LoqiRoam · 旅日記

道の古さから、岩と湯気の静けさへ

和田の旧街道から食、川、へそ公園、峡谷、岩脈を経て、森の温泉で旅を閉じた。

和田では、旧羽州街道の宿場だった道の落ち着きから歩き始めた。古い案内を探すというより、家並みの間隔や道の幅に残る時間を感じたかった。その後、河辺ドライブインで土地の物流と食卓に触れた。旅先の食事が、その場所を通る米や果物の流れとつながっていることが静かに面白かった。午後は岩見川へ向かい、建物の気配が水音にほどけていくのを聞いた。へそ公園では県の中心を示す銘板と丘からの眺めに出会ったが、中心という言葉の大きさに反して、見える景色は田畑と山の穏やかな連なりだった。岨谷峡の近くでは、祭りの像がある明るさから峡谷の細い気配へ移り、同じ地域の中でも静けさに濃淡があると知った。筑紫森岩脈では、柱状節理の規則性を前にして、土地の記憶が人の歴史よりさらに長いことを思った。最後はユフォーレの湯気に身を置いた。歩いて拾った道、水、岩の印象がゆっくり薄まり、旅の終わりは場所を離れることではなく、呼吸の速さが戻ることなのだと感じた。

この旅の足跡

  1. 和田の道には、旧羽州街道の宿場だった時間が薄く残っている。案内を読む前に、道の幅と家並みの落ち着きが目に入り、出発地が単なる通過点ではないと感じた。
  2. 河辺ドライブインは和田字坂本南にあり、11時から19時50分まで営業する食堂だ。観光地の華やかさより、米や果物が行き交う土地の食事を選べることが面白い。
  3. 岩見川の流れは、河辺の田園と山際を結ぶ静かな軸になっている。川沿いに立つと、景色を見に来たというより、町が水と一緒に暮らしていることを聞きに来た気分になる。
  4. 河辺へそ公園は北緯39度41分52秒、東経140度21分34秒付近にあり、丘の上に中心標と緯度経度の銘板がある。『県の真ん中』を示す場所なのに、眺めは驚くほど素朴だった。
  5. 岨谷峡の近くにはへそ公園があり、鵜養の里山を見渡せる。
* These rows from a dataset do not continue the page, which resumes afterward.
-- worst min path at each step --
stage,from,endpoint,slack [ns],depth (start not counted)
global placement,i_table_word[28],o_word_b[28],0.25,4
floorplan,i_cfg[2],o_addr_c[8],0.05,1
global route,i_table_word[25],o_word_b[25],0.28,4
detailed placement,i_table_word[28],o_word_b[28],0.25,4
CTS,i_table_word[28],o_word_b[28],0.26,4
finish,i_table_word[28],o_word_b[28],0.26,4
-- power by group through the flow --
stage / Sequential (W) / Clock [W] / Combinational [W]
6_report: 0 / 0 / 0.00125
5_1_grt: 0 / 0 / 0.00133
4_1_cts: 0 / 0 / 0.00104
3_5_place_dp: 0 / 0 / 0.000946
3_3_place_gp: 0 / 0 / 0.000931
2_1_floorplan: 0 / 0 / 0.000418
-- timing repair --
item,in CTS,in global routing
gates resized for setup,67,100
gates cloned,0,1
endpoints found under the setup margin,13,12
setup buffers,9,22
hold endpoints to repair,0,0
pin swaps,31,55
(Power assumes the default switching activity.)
**src/hw/rtl/fclr_pkg.sv**
```systemverilog
// Package of the forest code lattice ranker: widths, codes and the shared
// adder request type. No dependencies.
`default_nettype none

package fclr_pkg;

    localparam int MAX_CODE_BITS = 62;
    localparam int CODE_W        = MAX_CODE_BITS;
    localparam int CNT_W         = 59;
    localparam int CFG_W         = 6;
    localparam int POS_W         = $clog2(MAX_CODE_BITS + 1);
    localparam int ADDR_W        = 2 * POS_W;
    localparam int TABLE_DEPTH   = 1 << ADDR_W;

    localparam int S_TDATA_W = ((CODE_W + CNT_W + 7) / 8) * 8;
    localparam int M_TDATA_W = ((CODE_W + 2 * CNT_W + 7) / 8) * 8;

    // Register indexes of the configuration port.
    localparam logic REG_LEAF_COUNT = 1'b0;
    localparam logic REG_ROOT_COUNT = 1'b1;

    // Operation codes carried in the slave tuser.
    localparam logic OP_RANK   = 1'b0;
    localparam logic OP_UNRANK = 1'b1;

    typedef struct packed {
        logic [CNT_W-1:0] a;
        logic [CNT_W-1:0] b;
        logic             sub;
    } alu_req_t;

    typedef logic [CNT_W:0] alu_res_t;

endpackage

`default_nettype wire

```
**src/hw/rtl/fclr_alu.sv**
```systemverilog
// Shared add/subtract unit of the forest code lattice ranker.
// Depends on fclr_pkg. The top bit of the result is the carry or the borrow.
`default_nettype none

module fclr_alu
    import fclr_pkg::*;
(
    input  alu_req_t req,
    output alu_res_t res
);

    always_comb
    begin
        if (req.sub)
        begin
            res = {1'b0, req.a} - {1'b0, req.b};
        end
        else
        begin
            res = {1'b0, req.a} + {1'b0, req.b};
        end
    end

endmodule

`default_nettype wire

```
祭りのマスコット像が迎える明るさの一方で、峡谷へ向かう道には人の声が遠のく瞬間があり、その落差が印象に残った。
  6. 筑紫森岩脈は秋田市河辺三内字柳台にある国指定天然記念物で、柱状節理や板状節理を見られる。岩の規則性を眺めていると、静かな場所にも強い時間の流れがあると分かる。
  7. ユフォーレは河辺三内の森に抱かれた施設で、日帰り入浴は10時から21時まで。外の山道で拾った音を温泉の湯気の中で思い返すと、旅の終着は景色ではなく呼吸なのだと思った。